Awakening the Soul: The National Viewing Stone Collection (2000) became the first book published by the National Bonsai Foundation. The following year the NBF sponsored the first North American Bonsai Pot Competition for ceramic artists, published The Bonsai Saga: How the Bicentennial Collection Came to America by former U.S. National Arboretum Director, Dr. John Creech, and published a translation into English of Forest, Rock Planting & Ezo Spruce Bonsai by the Japanese bonsai master Saburo Kato. With significant funding from NBF, in 2003 the Maria Vanzant Upper Courtyard and the H. William Merritt Entrance Gate to the Kato Family Japanese Stroll Garden were dedicated. The NBF also became a membership organization that year, supported by annual dues as well as by contributions. A number of bonsai societies, related groups, and individuals then became members. The NBF, along with the U.S. National Arboretum and the Potomac Bonsai Association, hosted the World Bonsai Friendship Federation's 5th World Bonsai Convention in Washington D.C. in late May 2005. Also that year, John Naka’s Sketchbook and the Proceedings of the International Symposium on Bonsai and Viewing Stones (which was held in 2002) were both published by NBF. The completion of the Rose Family Garden and the paving of the lower courtyard were accomplished with NBF funds.

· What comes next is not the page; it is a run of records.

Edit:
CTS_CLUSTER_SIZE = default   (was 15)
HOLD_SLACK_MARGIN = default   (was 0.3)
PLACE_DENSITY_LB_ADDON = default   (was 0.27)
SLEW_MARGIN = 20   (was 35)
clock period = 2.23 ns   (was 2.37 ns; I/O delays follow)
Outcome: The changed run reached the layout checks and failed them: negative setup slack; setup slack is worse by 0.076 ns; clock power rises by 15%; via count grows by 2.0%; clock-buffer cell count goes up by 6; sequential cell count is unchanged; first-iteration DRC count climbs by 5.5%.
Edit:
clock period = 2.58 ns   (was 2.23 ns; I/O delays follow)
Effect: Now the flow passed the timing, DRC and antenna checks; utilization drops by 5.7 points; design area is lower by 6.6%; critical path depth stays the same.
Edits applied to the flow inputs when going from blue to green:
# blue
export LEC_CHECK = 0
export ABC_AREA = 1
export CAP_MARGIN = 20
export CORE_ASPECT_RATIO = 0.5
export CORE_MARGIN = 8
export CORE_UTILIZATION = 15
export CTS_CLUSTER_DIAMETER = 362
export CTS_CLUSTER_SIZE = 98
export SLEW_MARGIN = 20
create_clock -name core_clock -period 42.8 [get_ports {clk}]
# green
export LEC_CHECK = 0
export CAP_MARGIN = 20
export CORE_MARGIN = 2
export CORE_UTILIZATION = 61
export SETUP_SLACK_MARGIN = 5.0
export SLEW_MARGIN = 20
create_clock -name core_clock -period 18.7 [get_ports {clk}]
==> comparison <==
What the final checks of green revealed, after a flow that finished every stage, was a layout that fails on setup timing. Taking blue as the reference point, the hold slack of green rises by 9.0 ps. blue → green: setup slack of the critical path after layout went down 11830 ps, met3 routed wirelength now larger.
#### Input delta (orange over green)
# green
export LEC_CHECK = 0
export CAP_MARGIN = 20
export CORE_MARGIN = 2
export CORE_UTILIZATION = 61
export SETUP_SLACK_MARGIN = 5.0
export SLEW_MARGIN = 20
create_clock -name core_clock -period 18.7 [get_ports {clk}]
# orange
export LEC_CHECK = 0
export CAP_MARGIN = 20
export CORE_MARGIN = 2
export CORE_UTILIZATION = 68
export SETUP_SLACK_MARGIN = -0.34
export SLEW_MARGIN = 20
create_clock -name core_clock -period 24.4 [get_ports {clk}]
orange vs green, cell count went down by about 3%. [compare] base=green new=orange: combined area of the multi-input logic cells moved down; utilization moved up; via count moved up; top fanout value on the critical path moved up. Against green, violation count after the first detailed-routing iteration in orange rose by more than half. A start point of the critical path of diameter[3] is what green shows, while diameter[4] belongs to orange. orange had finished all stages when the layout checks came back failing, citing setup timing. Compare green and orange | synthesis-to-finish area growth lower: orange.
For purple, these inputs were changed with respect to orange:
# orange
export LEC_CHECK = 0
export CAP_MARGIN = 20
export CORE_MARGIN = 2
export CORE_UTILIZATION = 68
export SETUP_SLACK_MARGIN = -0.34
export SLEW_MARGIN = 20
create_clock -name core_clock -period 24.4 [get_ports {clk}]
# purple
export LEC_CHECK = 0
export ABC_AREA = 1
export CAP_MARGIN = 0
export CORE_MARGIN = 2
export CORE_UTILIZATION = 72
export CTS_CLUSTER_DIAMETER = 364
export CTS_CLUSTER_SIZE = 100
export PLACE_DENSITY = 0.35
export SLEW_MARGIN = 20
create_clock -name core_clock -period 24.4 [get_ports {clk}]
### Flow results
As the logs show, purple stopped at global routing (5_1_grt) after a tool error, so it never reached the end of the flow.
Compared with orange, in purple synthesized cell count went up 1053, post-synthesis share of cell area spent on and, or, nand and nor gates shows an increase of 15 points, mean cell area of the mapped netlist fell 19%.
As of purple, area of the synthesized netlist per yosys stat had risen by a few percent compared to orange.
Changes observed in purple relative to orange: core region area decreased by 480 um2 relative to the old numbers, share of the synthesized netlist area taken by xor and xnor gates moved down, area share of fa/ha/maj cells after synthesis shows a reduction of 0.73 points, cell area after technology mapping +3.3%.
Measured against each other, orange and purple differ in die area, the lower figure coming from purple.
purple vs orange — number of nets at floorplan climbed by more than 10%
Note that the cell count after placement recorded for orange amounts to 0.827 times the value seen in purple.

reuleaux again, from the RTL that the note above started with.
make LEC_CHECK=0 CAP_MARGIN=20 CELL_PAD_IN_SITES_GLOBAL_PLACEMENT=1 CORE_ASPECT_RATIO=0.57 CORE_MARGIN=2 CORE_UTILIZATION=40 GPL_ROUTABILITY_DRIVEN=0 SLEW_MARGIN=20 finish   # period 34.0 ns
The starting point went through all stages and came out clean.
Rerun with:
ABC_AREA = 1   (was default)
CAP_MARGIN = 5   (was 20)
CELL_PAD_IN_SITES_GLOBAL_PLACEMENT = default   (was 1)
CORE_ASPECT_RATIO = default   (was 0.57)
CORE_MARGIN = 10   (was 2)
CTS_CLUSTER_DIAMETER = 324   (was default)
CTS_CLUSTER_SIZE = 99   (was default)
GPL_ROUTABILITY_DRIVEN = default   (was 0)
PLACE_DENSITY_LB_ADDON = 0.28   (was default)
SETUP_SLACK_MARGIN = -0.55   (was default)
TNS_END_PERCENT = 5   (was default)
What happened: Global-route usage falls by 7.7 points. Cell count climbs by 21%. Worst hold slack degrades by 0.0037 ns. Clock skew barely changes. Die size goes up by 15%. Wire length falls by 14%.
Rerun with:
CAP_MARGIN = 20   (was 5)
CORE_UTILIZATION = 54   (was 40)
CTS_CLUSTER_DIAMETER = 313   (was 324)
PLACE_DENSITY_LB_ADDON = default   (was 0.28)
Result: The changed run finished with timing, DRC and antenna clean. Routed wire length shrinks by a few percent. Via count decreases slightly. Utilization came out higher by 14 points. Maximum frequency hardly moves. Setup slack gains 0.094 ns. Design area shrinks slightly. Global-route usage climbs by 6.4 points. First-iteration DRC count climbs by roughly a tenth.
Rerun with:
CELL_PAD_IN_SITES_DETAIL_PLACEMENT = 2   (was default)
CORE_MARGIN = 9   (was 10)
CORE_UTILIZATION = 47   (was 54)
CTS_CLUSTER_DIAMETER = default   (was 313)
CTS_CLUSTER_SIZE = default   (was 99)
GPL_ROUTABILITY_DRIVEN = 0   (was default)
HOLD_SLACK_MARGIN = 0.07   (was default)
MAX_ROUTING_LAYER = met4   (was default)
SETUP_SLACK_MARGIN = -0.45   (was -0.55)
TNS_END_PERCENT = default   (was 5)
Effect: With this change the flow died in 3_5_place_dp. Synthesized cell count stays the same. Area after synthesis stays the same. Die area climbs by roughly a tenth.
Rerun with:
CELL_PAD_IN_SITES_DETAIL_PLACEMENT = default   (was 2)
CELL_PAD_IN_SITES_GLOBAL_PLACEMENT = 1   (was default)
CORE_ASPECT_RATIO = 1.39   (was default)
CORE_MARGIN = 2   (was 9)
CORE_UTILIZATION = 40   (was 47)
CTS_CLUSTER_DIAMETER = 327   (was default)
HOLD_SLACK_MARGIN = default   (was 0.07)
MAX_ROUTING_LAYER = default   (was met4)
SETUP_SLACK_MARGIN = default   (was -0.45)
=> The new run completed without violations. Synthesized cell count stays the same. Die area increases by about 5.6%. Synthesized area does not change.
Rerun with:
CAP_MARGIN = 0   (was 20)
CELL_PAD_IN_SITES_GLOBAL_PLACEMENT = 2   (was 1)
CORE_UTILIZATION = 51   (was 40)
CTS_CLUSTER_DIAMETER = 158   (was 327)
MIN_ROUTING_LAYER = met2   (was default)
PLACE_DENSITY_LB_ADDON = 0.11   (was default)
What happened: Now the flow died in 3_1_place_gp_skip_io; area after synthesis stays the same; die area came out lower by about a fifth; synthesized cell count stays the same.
== v52 ==
==> flow/design.v <==
module AudDSP (
    input i_rst_n,
    input i_clk,
    input i_start,  
    input i_pause,  
    input [2:0] i_speed,
    input i_is_slow,
    input i_slow_mode,
    input i_daclrck,                
    input signed [15:0] i_sram_data,
    input [19:0] i_sram_stop_addr,  
    output signed [15:0] o_dac_data,
    output o_en,                    
    output o_is_pause,
    output [19:0] o_sram_addr
);
    localparam S_IDLE = 0;
    localparam S_PAUSE = 1;
    localparam S_PLAY = 2;
    localparam S_EMPTY = 3;
    reg [2:0] state_r, state_w;
    reg is_pause_r, is_pause_w;
    reg is_slow_r, is_slow_w;
    reg slow_mode_r, slow_mode_w;
    reg [2:0] speed_r, speed_w;
    reg [3:0] slow_counter_r, slow_counter_w;
    reg [1:0] get_data_counter_r, get_data_counter_w;
    reg [19:0] addr_r, addr_w;
    reg signed [15:0] sram_data_r, sram_data_w, sram_data_next_r, sram_data_next_w;
    reg [15:0] o_data_r, o_data_w;
    assign o_en = !i_daclrck;
    assign o_dac_data = o_data_r;
    assign o_sram_addr = addr_r;
    assign o_is_pause = is_pause_r;
    always @(*) begin
        state_w = state_r;
        case(state_r)
            S_IDLE: begin
                if(i_start)         state_w = S_PAUSE;
                else                state_w = S_IDLE;
            end
            S_PAUSE: begin
                if(!is_pause_r)     state_w = S_PLAY;
                else                state_w = S_PAUSE;
            end
            S_PLAY: begin
                if(is_pause_r)      state_w = S_PAUSE;
                else begin
                    if(!i_daclrck)  state_w = S_EMPTY;
                    else            state_w = S_PLAY;
                end
            end
            S_EMPTY: begin
                if(is_pause_r)      state_w = S_PAUSE;
                else begin
                    if(!i_daclrck)  state_w = S_EMPTY;
                    else            state_w = S_PLAY;
                end
            end
        endcase
    end
    always @(*) begin
        slow_counter_w = slow_counter_r;
        case(state_r)
            S_IDLE:     slow_counter_w = 0;
            S_PAUSE:    slow_counter_w = 0;
            S_PLAY: begin
                if(is_slow_r && !is_pause_r && i_daclrck) begin
                    if(slow_counter_r == speed_r)   slow_counter_w = 0;
                    else                            slow_counter_w = slow_counter_r + 1;
                end
            end
        endcase
    end
    always @(*) begin
        get_data_counter_w = get_data_counter_r;
        case(state_r)
            S_IDLE:     get_data_counter_w = 0;
            S_PAUSE:    get_data_counter_w = 0;
            S_PLAY: begin
                if(get_data_counter_r < 3)  get_data_counter_w = get_data_counter_r + 1;
            end
            S_EMPTY:    get_data_counter_w = 0;
        endcase
    end
    always @(*) begin
        is_pause_w = is_pause_r;
        case(state_r)
            S_IDLE:                 is_pause_w = 1;
            S_PAUSE: if(i_pause)    is_pause_w = 0;
            S_PLAY:  if(i_pause)    is_pause_w = 1;
            S_EMPTY: if(i_pause)    is_pause_w = 1;
        endcase
    end
    always @(*) begin
        is_slow_w = is_slow_r;
        slow_mode_w = slow_mode_r;
        speed_w = speed_r;
        case(state_r)
            S_IDLE: begin
                is_slow_w = 0;
                slow_mode_w = 0;
                speed_w = 0;
            end
            S_PAUSE: begin
                is_slow_w = i_is_slow;
                slow_mode_w = i_slow_mode;
                speed_w = i_speed;
            end
            S_PLAY: begin
                is_slow_w = is_slow_r;
                slow_mode_w = slow_mode_r;
                speed_w = speed_r;
            end
            S_EMPTY: begin
                is_slow_w = i_is_slow;
                slow_mode_w = i_slow_mode;
                speed_w = i_speed;
            end
        endcase
    end
    reg [20:0] temp_addr;      
    always @(*) begin
        addr_w = addr_r;
        temp_addr = addr_r;
        case(state_r)
            S_IDLE:     temp_addr = 0;
            S_PLAY: begin
                if(get_data_counter_r == 0) begin
                    if(is_slow_r) begin
                        if(slow_counter_r == 0)     temp_addr = addr_r + 1;
                    end
                    else                            temp_addr = addr_r + speed_r + 1;
                end
            end
        endcase
        if(temp_addr > i_sram_stop_addr)    addr_w = 0;
        else                                addr_w = temp_addr;
    end
    always @(*) begin
        sram_data_w = sram_data_r;
        sram_data_next_w = sram_data_next_r;
        case(state_r)
            S_IDLE: begin
                sram_data_w = 0;
                sram_data_next_w = 0;
            end
            S_PAUSE: begin
                sram_data_next_w = i_sram_data;
            end
            S_PLAY: begin
                if(get_data_counter_r == 2) begin
                    if(is_slow_r)begin           
                        if(slow_counter_r == 0) begin
                            sram_data_w = sram_data_next_r;
                            sram_data_next_w = i_sram_data;
                        end
                    end
                    else begin                   
                        sram_data_w = sram_data_next_r;
                        sram_data_next_w = i_sram_data;
                    end
                end
            end
        endcase
    end
    reg signed [16:0] diff;
    reg signed [20:0] diff_counter_prod;
    reg signed [20:0] diff_counter_prod_div_speed;
    always @(*) begin
        o_data_w = o_data_r;
        diff = 0;
        diff_counter_prod = 0;
        diff_counter_prod_div_speed = 0;
        case(state_r)
            S_IDLE: o_data_w = 0;
            S_PLAY: begin
                if(get_data_counter_r == 3) begin
                    if(is_slow_r) begin
                        if(slow_mode_r) begin
                            diff = $signed(sram_data_next_r) - $signed(sram_data_r);
                            diff_counter_prod = $signed(diff) * $signed({1'b0, slow_counter_r});
                            diff_counter_prod_div_speed = $signed($signed(diff_counter_prod) / $signed({1'b0, speed_r + 1}));
                            o_data_w = $signed($signed(sram_data_r) + $signed(diff_counter_prod_div_speed));
                        end
                        else o_data_w = sram_data_r;
                    end
                    else o_data_w = sram_data_r;
                end
            end
        endcase
    end
    always_ff @(posedge i_clk or negedge i_rst_n) begin
        if(!i_rst_n) begin
            state_r <= S_IDLE;
            is_pause_r <= 1;
            addr_r <= 0;
            speed_r <= 0;
            o_data_r <= 0;
            is_slow_r <= 0;
            slow_mode_r <= 0;
            sram_data_r <= 0;
            slow_counter_r <= 0;
            sram_data_next_r <= 0;
            get_data_counter_r <= 0;
        end
        else begin
            state_r <= state_w;
            is_pause_r <= is_pause_w;
            addr_r <= addr_w;
            speed_r <= i_speed;
            o_data_r <= o_data_w;
            is_slow_r <= i_is_slow;
            slow_mode_r <= i_slow_mode;
            sram_data_r <= sram_data_w;
            slow_counter_r <= slow_counter_w;
            sram_data_next_r <= sram_data_next_w;
            get_data_counter_r <= get_data_counter_w;
        end
    end
endmodule
Settings: LEC_CHECK=0, CAP_MARGIN=20, CELL_PAD_IN_SITES_DETAIL_PLACEMENT=2, CELL_PAD_IN_SITES_GLOBAL_PLACEMENT=1, CORE_MARGIN=6, CORE_UTILIZATION=40, CTS_CLUSTER_DIAMETER=379, GPL_ROUTABILITY_DRIVEN=1, MAX_ROUTING_LAYER=met4, SLEW_MARGIN=0, TNS_END_PERCENT=45; clock period 117.0 ns.
run.sh (not shown) runs the stock make flow with config.mk's settings and CLKGATE_MAP_FILE=.
### v52 -> v45
Settings: a change of CORE_UTILIZATION from 40 to 23; an added CORE_ASPECT_RATIO of 0.5; a deleted CTS_CLUSTER_DIAMETER that had been 379; a change of CORE_MARGIN from 6 to 2; a deleted GPL_ROUTABILITY_DRIVEN that had been 1; a deleted MAX_ROUTING_LAYER that had been met4; a deleted CELL_PAD_IN_SITES_GLOBAL_PLACEMENT that had been 1; a deleted CELL_PAD_IN_SITES_DETAIL_PLACEMENT that had been 2; a deleted TNS_END_PERCENT that had been 45; a change of SLEW_MARGIN from 0 to 5; a change of the clock period (ns, I/O delays scaled along) from 117.0 to 100.0.
Findings:
Relative to v52, the number of cells on the critical path measured on v45 has decreased slightly.
Summary of v45 over v52: shortest period the worst path allows went down 3.35 ns, count of cells resized by post-cts repair held, proportion of cell area occupied by registers went down 0.19 points, signal arrival time at the worst endpoint went down 3.34 ns.
module my_decoder (
    input clock,
    input resetn,
    input [31:0] seconds_in,
    input [31:0] minutes_in,
    input [31:0] hours_in,
    output reg [47:0] segment_out  
);
function [7:0] digit_to_segment;
    input [3:0] digit;
    case (digit)
        4'd0: digit_to_segment = 8'b11000000;  
        4'd1: digit_to_segment = 8'b11111001;  
        4'd2: digit_to_segment = 8'b10100100;  
        4'd3: digit_to_segment = 8'b10110000;  
        4'd4: digit_to_segment = 8'b10011001;  
        4'd5: digit_to_segment = 8'b10010010;  
        4'd6: digit_to_segment = 8'b10000010;  
        4'd7: digit_to_segment = 8'b11111000;  
        4'd8: digit_to_segment = 8'b10000000;  
        4'd9: digit_to_segment = 8'b10010000;  
        default: digit_to_segment = 8'b11000000;  
    endcase
endfunction
always @(posedge clock or negedge resetn) begin
    if (!resetn) begin
        segment_out <= {digit_to_segment(4'd0), digit_to_segment(4'd0), digit_to_segment(4'd0),
		  digit_to_segment(4'd0), digit_to_segment(4'd0), digit_to_segment(4'd0)};  
    end else begin
        if (seconds_in < 32'd60 && minutes_in < 32'd60 && hours_in < 32'd24) begin
            segment_out[7:0]   <= digit_to_segment(seconds_in % 10);  
            segment_out[15:8]  <= digit_to_segment(seconds_in / 10);  
            segment_out[23:16] <= digit_to_segment(minutes_in % 10);  
            segment_out[31:24] <= digit_to_segment(minutes_in / 10);  
            segment_out[39:32] <= digit_to_segment(hours_in % 10);    
            segment_out[47:40] <= digit_to_segment(hours_in / 10);    
        end else begin
            segment_out <= {digit_to_segment(4'd0), digit_to_segment(4'd0), digit_to_segment(4'd0), 
				digit_to_segment(4'd0), digit_to_segment(4'd0), digit_to_segment(4'd0)}; 
        end
    end
end
endmodule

In 2011 the Campaign For The Japanese Pavilion: A Gift Renewed was established to raise funds for the renovation and improvement of that Pavilion which had been damaged over the years from exposure to the elements. Over the years, funds have also been used on occasion to purchase select pots from Japan for some of the trees in the collection, and new periodicals and historical reference volumes from Japan for the museum library.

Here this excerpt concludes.